- About this task: Line count for "updates": state how many lines of the data below include it, and output nothing more.

- Data section:

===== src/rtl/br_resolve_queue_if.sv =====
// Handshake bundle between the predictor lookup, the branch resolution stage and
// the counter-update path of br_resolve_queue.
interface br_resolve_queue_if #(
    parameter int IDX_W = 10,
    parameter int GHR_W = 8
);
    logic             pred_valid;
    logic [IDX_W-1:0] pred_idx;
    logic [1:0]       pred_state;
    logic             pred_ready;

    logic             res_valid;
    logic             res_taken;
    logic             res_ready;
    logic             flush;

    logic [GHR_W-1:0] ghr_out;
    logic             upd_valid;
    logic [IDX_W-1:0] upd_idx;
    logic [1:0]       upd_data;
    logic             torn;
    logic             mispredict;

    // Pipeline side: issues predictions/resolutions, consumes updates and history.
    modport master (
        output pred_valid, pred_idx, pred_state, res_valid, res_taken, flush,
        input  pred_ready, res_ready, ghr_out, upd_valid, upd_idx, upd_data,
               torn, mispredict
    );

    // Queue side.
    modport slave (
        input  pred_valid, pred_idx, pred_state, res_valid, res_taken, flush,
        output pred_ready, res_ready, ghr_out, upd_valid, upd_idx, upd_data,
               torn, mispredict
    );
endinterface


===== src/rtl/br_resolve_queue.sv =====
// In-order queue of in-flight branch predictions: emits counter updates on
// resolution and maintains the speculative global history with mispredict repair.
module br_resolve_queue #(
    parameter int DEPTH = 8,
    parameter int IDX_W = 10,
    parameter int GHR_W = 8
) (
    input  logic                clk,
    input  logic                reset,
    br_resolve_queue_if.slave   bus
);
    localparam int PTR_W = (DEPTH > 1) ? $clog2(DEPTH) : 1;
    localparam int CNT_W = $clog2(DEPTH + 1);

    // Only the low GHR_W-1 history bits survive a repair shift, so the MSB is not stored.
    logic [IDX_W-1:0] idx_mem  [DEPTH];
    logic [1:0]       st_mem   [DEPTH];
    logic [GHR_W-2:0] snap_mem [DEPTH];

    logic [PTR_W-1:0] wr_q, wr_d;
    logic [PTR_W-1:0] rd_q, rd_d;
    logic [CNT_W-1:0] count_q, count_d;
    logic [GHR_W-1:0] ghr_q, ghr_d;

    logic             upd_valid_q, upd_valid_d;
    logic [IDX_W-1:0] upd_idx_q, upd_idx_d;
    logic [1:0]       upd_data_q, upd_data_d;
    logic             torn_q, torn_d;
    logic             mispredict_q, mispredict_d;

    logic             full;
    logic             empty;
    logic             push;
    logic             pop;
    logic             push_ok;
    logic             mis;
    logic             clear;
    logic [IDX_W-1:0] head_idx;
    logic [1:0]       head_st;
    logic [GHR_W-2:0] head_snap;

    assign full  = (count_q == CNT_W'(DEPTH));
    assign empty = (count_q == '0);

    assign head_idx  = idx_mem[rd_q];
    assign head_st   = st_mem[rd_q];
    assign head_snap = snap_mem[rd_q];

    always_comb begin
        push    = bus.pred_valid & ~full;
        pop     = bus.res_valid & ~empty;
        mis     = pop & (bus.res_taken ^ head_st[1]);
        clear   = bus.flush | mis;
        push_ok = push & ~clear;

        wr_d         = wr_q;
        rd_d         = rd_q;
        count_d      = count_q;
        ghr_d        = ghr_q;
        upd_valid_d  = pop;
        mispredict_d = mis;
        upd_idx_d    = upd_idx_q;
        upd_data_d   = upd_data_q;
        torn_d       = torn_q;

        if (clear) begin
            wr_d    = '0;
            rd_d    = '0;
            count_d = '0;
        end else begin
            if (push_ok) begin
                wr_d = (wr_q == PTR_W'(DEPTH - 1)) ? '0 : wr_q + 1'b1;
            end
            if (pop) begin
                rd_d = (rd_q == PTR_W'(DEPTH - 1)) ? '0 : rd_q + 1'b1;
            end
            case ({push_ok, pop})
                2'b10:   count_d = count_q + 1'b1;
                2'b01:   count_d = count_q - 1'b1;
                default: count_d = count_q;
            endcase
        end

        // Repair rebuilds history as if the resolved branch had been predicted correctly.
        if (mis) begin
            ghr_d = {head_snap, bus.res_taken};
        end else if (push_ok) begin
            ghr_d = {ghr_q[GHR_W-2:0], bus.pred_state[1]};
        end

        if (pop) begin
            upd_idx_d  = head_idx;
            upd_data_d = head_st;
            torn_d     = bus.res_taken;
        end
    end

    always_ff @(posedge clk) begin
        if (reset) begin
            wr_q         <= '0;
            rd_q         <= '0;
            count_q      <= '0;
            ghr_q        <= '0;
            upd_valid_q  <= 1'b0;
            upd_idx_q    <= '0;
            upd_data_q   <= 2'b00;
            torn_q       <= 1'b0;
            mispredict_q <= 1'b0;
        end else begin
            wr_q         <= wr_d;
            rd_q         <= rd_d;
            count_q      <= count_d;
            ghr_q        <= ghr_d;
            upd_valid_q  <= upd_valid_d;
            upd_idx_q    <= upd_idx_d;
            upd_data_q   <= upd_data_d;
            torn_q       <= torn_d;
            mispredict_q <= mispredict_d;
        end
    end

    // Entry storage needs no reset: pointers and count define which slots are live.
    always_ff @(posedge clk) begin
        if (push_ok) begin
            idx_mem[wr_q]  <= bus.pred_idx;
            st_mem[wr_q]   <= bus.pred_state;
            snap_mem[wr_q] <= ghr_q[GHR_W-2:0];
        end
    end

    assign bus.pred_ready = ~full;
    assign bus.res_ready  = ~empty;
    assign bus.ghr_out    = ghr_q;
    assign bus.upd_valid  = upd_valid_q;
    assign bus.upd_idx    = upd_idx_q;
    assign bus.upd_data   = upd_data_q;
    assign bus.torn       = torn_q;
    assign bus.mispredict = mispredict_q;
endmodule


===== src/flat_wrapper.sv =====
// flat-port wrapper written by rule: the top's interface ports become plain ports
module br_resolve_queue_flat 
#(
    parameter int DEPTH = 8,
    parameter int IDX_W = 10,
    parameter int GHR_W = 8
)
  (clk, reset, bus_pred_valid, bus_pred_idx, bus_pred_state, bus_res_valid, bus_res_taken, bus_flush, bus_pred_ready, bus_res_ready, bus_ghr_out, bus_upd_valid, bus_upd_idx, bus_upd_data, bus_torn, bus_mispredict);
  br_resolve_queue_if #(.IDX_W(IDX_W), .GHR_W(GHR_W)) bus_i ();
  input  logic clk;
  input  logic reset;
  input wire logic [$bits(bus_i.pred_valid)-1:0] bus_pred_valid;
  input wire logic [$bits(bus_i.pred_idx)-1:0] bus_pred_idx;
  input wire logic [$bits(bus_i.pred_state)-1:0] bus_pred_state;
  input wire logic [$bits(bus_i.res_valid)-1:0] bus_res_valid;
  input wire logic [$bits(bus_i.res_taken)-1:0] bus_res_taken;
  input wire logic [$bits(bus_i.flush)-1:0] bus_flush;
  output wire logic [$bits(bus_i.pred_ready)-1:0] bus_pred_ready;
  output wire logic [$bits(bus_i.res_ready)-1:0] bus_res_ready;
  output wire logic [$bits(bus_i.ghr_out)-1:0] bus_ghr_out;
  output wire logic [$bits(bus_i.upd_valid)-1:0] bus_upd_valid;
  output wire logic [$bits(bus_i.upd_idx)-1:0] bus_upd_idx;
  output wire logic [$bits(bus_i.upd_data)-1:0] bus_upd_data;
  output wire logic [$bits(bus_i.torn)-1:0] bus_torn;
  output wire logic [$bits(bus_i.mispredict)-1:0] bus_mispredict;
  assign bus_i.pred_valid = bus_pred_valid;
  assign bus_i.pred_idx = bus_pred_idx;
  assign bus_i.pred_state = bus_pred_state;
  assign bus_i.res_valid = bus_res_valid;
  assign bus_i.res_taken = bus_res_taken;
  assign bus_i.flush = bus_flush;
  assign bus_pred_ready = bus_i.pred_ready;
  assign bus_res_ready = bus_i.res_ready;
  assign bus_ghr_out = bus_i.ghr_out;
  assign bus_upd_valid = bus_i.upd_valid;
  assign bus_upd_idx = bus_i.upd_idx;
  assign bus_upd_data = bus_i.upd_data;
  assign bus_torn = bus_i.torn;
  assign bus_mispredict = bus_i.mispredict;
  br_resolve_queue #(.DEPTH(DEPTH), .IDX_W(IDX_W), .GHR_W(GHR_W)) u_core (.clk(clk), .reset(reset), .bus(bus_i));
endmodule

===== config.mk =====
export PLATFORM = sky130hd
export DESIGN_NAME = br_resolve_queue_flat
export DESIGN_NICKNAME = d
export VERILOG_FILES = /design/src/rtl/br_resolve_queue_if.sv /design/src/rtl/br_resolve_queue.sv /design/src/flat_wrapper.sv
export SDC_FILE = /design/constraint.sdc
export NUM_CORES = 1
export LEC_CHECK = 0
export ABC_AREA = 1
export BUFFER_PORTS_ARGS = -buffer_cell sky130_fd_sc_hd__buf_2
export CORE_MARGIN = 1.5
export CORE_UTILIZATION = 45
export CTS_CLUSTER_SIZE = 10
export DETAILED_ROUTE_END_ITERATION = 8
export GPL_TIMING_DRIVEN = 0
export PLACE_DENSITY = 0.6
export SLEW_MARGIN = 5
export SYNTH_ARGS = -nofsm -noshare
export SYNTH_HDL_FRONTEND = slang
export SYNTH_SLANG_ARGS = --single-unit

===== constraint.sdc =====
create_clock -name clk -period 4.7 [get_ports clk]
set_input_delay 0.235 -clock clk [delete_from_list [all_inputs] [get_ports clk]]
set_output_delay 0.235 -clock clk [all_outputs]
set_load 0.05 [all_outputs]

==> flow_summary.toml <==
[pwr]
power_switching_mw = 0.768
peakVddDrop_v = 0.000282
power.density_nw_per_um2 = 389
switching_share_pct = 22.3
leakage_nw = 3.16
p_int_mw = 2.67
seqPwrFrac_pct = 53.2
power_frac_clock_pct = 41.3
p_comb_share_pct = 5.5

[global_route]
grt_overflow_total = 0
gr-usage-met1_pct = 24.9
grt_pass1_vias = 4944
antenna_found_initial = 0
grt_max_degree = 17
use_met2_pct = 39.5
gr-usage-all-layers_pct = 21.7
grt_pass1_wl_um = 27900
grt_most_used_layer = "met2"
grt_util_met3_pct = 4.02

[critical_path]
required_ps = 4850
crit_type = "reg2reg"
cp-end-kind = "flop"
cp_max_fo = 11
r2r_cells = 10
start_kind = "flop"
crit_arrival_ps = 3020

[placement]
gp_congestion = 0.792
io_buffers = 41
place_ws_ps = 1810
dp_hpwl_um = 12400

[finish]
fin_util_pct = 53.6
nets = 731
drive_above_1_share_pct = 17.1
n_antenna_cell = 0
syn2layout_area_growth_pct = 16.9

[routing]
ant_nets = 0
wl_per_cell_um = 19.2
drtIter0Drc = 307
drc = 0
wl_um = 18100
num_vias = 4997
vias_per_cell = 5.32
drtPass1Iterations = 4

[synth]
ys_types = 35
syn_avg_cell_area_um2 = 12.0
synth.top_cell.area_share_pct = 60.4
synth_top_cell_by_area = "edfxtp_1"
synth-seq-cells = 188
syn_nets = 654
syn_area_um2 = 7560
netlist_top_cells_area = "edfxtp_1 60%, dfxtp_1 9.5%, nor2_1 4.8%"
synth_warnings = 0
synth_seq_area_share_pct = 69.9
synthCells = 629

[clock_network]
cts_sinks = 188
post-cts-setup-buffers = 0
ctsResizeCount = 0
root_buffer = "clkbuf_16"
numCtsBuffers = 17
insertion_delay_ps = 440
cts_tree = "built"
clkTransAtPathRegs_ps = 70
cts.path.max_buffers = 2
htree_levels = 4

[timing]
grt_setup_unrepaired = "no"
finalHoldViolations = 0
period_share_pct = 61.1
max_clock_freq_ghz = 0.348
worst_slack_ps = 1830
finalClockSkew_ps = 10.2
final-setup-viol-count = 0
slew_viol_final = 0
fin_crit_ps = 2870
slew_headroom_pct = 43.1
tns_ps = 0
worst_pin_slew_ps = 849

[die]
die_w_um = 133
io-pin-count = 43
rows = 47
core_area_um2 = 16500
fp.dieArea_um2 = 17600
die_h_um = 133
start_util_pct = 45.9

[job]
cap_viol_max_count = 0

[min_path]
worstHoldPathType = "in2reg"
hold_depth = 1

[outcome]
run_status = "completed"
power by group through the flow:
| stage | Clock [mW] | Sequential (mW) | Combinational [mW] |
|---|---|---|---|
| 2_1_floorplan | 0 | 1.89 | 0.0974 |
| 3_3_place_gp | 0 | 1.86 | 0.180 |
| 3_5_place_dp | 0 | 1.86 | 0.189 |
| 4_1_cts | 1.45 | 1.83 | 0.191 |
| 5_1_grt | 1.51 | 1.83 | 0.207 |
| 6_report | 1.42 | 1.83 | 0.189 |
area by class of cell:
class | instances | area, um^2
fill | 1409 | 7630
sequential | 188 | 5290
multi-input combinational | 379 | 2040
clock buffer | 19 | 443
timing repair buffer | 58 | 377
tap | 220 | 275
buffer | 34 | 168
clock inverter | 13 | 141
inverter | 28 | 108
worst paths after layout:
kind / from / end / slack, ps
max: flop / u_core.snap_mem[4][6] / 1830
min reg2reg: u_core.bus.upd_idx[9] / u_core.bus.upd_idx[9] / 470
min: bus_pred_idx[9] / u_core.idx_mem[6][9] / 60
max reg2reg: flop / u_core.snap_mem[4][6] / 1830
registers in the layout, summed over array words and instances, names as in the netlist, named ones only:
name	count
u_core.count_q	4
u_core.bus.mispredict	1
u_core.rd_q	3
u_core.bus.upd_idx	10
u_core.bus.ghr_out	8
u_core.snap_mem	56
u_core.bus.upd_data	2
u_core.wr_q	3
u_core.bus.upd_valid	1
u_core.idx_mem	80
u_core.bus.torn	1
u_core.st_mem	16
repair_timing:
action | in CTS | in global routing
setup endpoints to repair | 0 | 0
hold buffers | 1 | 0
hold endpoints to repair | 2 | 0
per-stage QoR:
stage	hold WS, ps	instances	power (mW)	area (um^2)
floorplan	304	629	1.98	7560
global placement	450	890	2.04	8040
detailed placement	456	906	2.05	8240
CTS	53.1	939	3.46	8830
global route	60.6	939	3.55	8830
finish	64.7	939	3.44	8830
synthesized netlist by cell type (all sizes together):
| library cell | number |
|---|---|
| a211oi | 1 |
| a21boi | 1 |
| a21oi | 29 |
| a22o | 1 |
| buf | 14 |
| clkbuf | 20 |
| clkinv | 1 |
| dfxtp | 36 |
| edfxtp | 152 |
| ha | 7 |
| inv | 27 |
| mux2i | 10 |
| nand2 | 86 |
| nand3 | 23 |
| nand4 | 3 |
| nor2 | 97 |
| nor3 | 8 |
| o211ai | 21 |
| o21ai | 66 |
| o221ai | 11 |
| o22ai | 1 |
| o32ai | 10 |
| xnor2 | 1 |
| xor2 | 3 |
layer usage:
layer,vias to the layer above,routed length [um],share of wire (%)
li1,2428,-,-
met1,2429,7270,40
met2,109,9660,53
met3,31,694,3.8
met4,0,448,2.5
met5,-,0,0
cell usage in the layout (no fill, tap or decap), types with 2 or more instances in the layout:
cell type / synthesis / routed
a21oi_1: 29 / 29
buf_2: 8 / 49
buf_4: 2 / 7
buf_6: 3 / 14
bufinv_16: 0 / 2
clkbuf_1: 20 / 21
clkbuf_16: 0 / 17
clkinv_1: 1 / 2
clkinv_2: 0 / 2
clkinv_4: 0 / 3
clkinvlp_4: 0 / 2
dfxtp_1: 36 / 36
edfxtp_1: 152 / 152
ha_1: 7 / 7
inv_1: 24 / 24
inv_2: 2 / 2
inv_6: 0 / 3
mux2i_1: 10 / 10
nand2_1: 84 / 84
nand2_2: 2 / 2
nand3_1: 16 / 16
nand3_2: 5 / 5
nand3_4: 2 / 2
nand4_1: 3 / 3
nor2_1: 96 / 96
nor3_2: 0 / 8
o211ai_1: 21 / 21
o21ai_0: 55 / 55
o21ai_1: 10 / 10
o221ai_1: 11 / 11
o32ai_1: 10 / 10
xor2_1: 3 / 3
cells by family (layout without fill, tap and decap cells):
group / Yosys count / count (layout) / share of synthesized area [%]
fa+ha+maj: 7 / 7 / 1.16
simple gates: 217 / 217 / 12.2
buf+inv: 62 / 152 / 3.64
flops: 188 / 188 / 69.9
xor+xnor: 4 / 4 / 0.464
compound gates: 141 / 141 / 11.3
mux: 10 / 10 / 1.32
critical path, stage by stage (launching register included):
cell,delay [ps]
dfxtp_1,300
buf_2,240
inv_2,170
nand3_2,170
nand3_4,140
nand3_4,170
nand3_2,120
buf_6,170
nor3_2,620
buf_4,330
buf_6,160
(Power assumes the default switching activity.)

- Answer section: 2